The minutes are ticking away... the 11th hour approaches, a time for fear (shelf test!) and celebration (vacation!!).

Today I had my oral/written exam portion of the peds rotation, and tomorrow morning is the shelf test. Therefore, this entry will be short so I can get back to alternately freaking out and succumbing to complete apathy.

First, my take. Peds: I liked it. I actually liked it a whole lot. I can't see myself as a general outpatient pediatrician, but that doesn't surprise me, because I think that general outpatient anything would bore me beyond tears and into the realm of automatic weaponry. However, I could see loving inpatient peds or specialty peds (depending on the specialty). I'm not sure that I'll end up doing it, but it gets a big thumbs up in by book. The oral and written exam were not too bad, although I am somewhat (between a little and gosh-darn) irked that I missed a question about immunizations and I'm still not sure why; they even provided the immunization chart, I'm sure with the thought "Now even severely handicapped students can get this question right!". So really it's a mix of feeling like an idiot and feeling like a major idiot since I still don't understand why I got it wrong.
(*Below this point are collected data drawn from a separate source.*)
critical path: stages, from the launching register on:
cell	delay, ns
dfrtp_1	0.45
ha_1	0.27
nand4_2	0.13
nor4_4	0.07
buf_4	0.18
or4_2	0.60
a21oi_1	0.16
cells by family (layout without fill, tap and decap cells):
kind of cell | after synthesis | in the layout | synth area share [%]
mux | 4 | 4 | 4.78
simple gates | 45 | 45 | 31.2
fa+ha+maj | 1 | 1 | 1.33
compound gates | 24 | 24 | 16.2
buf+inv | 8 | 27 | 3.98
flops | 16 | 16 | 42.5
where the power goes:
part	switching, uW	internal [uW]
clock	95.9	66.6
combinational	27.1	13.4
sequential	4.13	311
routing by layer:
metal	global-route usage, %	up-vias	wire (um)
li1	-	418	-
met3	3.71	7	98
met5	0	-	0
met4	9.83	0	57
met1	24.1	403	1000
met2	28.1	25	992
But whatever.

As for the shelf, I am in the same place I always seem to be the night before these things. I want to care; I try to care; there are fleeting moments where I actually do mange to care; but mostly, no. I am tired, and tired, and oh yeah, tired, and I don't want to study this stuff any more. I want to take the test now and be done. (Or--better idea--not take the test at all.)

Sadly, as is so often the case with the MD/PhD program, there is no rest for the weary. I must trudge ahead and try to study... at least pretend to study... maybe pretend to try to study. I'm still trying to work that out. Okay... here I go... books out... where's my pen... okay...

Oh, hey! A Christmas Story is on!!



Happy Holidays everyone, and try to enjoy your vacation as much as I plan to, which is a lot.

Tuesday, December 4, 2007

Sludging

Sludging is something I was just reading about, and it struck me that this is the perfect term to describe what is going on with the information I am currently attempting to cram into my brain.

In medicine, sludging refers to what happens when you have hyperviscosity syndrome--that is, your blood gets thick (usually from too many red blood cells) and forms "sludge" in vessels which supply your most vital organs: for some of us, the brain; for others, not so much. But it is essentially like what happens in sewer pipes when goo causes a back-up of unfathomable grossness right into your bathroom, only this happens inside your body.

Ew, indeed.

But, I was trying to find the words to describe my current knowledge of pediatrics, and sludging is the absolute perfect term. I read, and read, and read, and if I still have the ability to retain saliva in my mouth, I read some more. I listen to residents and attending as they hurl information at me like jai alai players on speed, and I try to pack it all into my poor brain, but what I have now is simply sludge.

Brain sludge is very dangerous, because not only is it useless, but it precludes adding new, non-sludge knowledge. It gums up the works. It's driving me mad.

And just to accentuate the horror, I must update my previous post and say that I was wrong about the FIVE cases. The actual required number--REQUIRED--is t-e-n. TEN. 10. X.

I have manged to finish ten, and I can promise you one thing: I am much dumber for it. On the bright side, I have even less pride. But not to worry: the sludge is slowly spreading through my brain and I have it on good authority that it will soon reach the part which retains the memories of the cases that I... hmm. I'm sorry. What was I saying?